## What is required:
What is needed here is a faithful repeat of every entry, with no character changed.

## Supplied records:
※
File: config.mk
export PLATFORM = sky130hd
export DESIGN_NAME = msgpack_header_encoder
export DESIGN_NICKNAME = d
export VERILOG_FILES = /design/src/rtl/mhe_pkg.sv /design/src/rtl/mhe_front.sv /design/src/rtl/mhe_queue.sv /design/src/rtl/mhe_back.sv /design/src/rtl/msgpack_header_encoder.sv
export SDC_FILE = /design/constraint.sdc
export NUM_CORES = 1
export LEC_CHECK = 0
export BUFFER_PORTS_ARGS = -buffer_cell sky130_fd_sc_hd__buf_2
export CELL_PAD_IN_SITES_DETAIL_PLACEMENT = 0
export CELL_PAD_IN_SITES_GLOBAL_PLACEMENT = 1
export CORE_AREA = 2 2 141 74
export DETAILED_ROUTE_END_ITERATION = 10
export DIE_AREA = 0 0 143 76
export GPL_TIMING_DRIVEN = 0
export PLACE_DENSITY_LB_ADDON = 0.2
export SKIP_CTS_REPAIR_TIMING = 1
export SYNTH_ARGS = -nofsm -noshare
export SYNTH_HDL_FRONTEND = slang
export SYNTH_SLANG_ARGS = --single-unit
File: constraint.sdc
create_clock -name clock -period 3.77 [get_ports clock]
set_clock_uncertainty 0.1 [all_clocks]
set_input_delay 0.754 -clock clock [delete_from_list [all_inputs] [get_ports clock]]
set_output_delay 0.754 -clock clock [all_outputs]
set_load 0.005 [all_outputs]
※
## Answer section:
File: config.mk
export PLATFORM = sky130hd
export DESIGN_NAME = msgpack_header_encoder
export DESIGN_NICKNAME = d
export VERILOG_FILES = /design/src/rtl/mhe_pkg.sv /design/src/rtl/mhe_front.sv /design/src/rtl/mhe_queue.sv /design/src/rtl/mhe_back.sv /design/src/rtl/msgpack_header_encoder.sv
export SDC_FILE = /design/constraint.sdc
export NUM_CORES = 1
export LEC_CHECK = 0
export BUFFER_PORTS_ARGS = -buffer_cell sky130_fd_sc_hd__buf_2
export CELL_PAD_IN_SITES_DETAIL_PLACEMENT = 0
export CELL_PAD_IN_SITES_GLOBAL_PLACEMENT = 1
export CORE_AREA = 2 2 141 74
export DETAILED_ROUTE_END_ITERATION = 10
export DIE_AREA = 0 0 143 76
export GPL_TIMING_DRIVEN = 0
export PLACE_DENSITY_LB_ADDON = 0.2
export SKIP_CTS_REPAIR_TIMING = 1
export SYNTH_ARGS = -nofsm -noshare
export SYNTH_HDL_FRONTEND = slang
export SYNTH_SLANG_ARGS = --single-unit
File: constraint.sdc
create_clock -name clock -period 3.77 [get_ports clock]
set_clock_uncertainty 0.1 [all_clocks]
set_input_delay 0.754 -clock clock [delete_from_list [all_inputs] [get_ports clock]]
set_output_delay 0.754 -clock clock [all_outputs]
set_load 0.005 [all_outputs]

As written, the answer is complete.